What is needed = In the listing below, the answer starts at the line that has "met1: 2613 / 7665 / 0.2601 / 0.45" and stops after the line that has "64 | 242.7 |"; please repeat that part exactly and nothing more.

═══ Given data ═══

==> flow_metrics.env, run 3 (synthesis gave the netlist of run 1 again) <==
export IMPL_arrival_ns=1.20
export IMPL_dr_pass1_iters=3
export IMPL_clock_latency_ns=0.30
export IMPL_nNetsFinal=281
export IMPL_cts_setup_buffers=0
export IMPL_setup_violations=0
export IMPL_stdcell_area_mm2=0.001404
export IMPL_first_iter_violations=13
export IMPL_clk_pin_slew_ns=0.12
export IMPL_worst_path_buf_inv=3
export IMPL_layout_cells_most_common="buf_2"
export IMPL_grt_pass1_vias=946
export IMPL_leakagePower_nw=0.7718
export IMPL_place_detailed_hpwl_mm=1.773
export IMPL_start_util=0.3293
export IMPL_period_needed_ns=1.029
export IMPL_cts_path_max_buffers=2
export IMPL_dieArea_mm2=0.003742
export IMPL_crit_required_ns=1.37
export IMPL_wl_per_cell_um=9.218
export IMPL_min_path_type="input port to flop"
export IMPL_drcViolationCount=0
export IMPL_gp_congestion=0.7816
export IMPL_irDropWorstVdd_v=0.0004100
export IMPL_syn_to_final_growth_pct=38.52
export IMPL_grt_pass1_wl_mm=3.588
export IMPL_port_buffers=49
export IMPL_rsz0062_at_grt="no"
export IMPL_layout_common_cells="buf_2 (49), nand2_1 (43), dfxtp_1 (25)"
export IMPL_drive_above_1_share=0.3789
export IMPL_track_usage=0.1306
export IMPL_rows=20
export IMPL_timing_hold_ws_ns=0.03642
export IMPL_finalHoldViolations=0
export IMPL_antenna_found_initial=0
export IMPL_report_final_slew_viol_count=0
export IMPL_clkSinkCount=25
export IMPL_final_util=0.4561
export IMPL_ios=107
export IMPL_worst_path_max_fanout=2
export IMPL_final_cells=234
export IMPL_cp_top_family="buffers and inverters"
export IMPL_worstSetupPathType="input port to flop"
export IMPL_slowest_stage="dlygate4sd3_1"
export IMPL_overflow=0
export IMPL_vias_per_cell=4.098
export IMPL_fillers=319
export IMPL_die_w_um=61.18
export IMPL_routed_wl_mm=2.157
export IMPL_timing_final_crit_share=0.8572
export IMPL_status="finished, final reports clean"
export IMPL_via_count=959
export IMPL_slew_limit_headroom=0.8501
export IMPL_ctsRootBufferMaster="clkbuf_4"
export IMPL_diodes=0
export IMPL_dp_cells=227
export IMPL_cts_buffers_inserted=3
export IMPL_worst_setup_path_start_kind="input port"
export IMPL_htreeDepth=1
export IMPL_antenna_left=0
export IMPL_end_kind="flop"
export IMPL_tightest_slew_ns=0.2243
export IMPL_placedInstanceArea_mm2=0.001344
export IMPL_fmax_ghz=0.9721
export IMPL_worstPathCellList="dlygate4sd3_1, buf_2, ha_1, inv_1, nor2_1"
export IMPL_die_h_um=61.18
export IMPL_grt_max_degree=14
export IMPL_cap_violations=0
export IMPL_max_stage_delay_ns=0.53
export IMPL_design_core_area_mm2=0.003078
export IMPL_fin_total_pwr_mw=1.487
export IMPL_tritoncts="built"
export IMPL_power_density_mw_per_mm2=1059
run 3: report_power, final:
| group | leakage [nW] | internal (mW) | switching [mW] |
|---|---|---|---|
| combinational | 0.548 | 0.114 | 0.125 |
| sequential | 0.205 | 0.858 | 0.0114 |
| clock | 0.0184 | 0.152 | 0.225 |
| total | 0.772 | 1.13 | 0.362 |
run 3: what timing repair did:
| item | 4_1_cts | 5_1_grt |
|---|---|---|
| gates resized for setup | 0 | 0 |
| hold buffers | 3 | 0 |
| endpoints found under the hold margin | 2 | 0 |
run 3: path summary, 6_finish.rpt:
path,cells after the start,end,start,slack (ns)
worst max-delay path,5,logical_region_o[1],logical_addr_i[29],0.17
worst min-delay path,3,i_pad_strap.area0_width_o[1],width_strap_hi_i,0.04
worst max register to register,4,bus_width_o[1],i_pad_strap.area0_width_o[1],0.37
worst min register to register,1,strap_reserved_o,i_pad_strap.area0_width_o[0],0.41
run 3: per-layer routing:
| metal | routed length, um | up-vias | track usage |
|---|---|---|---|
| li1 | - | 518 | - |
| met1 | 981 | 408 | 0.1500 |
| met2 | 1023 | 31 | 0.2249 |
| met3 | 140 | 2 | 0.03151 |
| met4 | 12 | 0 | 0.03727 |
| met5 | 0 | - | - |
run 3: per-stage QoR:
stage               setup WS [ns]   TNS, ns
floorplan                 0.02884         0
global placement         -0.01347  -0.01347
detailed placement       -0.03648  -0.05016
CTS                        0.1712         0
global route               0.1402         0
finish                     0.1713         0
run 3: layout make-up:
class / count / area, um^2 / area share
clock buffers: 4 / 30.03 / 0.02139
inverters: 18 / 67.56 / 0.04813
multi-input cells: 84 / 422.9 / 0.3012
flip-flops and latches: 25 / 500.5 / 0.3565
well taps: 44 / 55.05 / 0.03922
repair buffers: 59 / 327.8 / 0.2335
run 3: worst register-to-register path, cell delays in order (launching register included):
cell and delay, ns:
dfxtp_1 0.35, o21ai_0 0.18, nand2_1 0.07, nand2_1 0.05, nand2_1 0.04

═══
═══ Given data ═══

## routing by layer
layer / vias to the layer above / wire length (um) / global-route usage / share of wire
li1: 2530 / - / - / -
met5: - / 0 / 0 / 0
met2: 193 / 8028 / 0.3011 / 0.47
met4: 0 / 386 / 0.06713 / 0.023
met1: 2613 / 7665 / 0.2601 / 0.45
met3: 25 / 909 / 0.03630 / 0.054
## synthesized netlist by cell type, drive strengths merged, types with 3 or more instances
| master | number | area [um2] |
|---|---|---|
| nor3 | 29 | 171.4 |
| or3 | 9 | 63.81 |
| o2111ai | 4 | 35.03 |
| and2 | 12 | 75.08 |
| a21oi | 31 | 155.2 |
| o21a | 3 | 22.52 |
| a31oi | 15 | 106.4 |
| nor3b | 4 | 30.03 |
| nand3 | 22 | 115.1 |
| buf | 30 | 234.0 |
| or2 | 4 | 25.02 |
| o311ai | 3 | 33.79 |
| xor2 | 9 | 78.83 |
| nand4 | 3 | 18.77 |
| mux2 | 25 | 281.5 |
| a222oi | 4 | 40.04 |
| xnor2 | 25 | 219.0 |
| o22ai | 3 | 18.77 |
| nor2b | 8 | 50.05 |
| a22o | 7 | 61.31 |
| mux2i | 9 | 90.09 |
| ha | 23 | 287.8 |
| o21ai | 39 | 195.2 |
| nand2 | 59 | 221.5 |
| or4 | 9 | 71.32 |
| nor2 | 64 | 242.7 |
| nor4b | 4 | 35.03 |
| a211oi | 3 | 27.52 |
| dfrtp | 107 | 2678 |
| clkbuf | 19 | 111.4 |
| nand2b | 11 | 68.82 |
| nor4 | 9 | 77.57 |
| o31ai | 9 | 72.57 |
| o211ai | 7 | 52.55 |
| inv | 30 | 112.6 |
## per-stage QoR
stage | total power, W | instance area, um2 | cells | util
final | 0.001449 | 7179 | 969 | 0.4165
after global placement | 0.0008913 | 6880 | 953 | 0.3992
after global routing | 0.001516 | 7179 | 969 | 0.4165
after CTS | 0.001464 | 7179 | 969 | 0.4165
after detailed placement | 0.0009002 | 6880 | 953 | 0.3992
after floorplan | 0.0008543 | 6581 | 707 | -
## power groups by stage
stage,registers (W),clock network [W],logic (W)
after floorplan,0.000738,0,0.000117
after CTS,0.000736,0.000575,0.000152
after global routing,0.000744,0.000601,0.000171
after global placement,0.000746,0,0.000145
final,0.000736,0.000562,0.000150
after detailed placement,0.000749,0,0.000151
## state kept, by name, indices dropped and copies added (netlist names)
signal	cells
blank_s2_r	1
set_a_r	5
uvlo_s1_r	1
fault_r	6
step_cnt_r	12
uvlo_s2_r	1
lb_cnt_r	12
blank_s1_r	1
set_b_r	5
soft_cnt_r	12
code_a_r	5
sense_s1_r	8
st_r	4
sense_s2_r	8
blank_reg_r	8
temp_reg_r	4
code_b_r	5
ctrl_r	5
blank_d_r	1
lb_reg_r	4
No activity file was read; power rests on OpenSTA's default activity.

═══

Reply =
met1: 2613 / 7665 / 0.2601 / 0.45
met3: 25 / 909 / 0.03630 / 0.054
## synthesized netlist by cell type, drive strengths merged, types with 3 or more instances
| master | number | area [um2] |
|---|---|---|
| nor3 | 29 | 171.4 |
| or3 | 9 | 63.81 |
| o2111ai | 4 | 35.03 |
| and2 | 12 | 75.08 |
| a21oi | 31 | 155.2 |
| o21a | 3 | 22.52 |
| a31oi | 15 | 106.4 |
| nor3b | 4 | 30.03 |
| nand3 | 22 | 115.1 |
| buf | 30 | 234.0 |
| or2 | 4 | 25.02 |
| o311ai | 3 | 33.79 |
| xor2 | 9 | 78.83 |
| nand4 | 3 | 18.77 |
| mux2 | 25 | 281.5 |
| a222oi | 4 | 40.04 |
| xnor2 | 25 | 219.0 |
| o22ai | 3 | 18.77 |
| nor2b | 8 | 50.05 |
| a22o | 7 | 61.31 |
| mux2i | 9 | 90.09 |
| ha | 23 | 287.8 |
| o21ai | 39 | 195.2 |
| nand2 | 59 | 221.5 |
| or4 | 9 | 71.32 |
| nor2 | 64 | 242.7 |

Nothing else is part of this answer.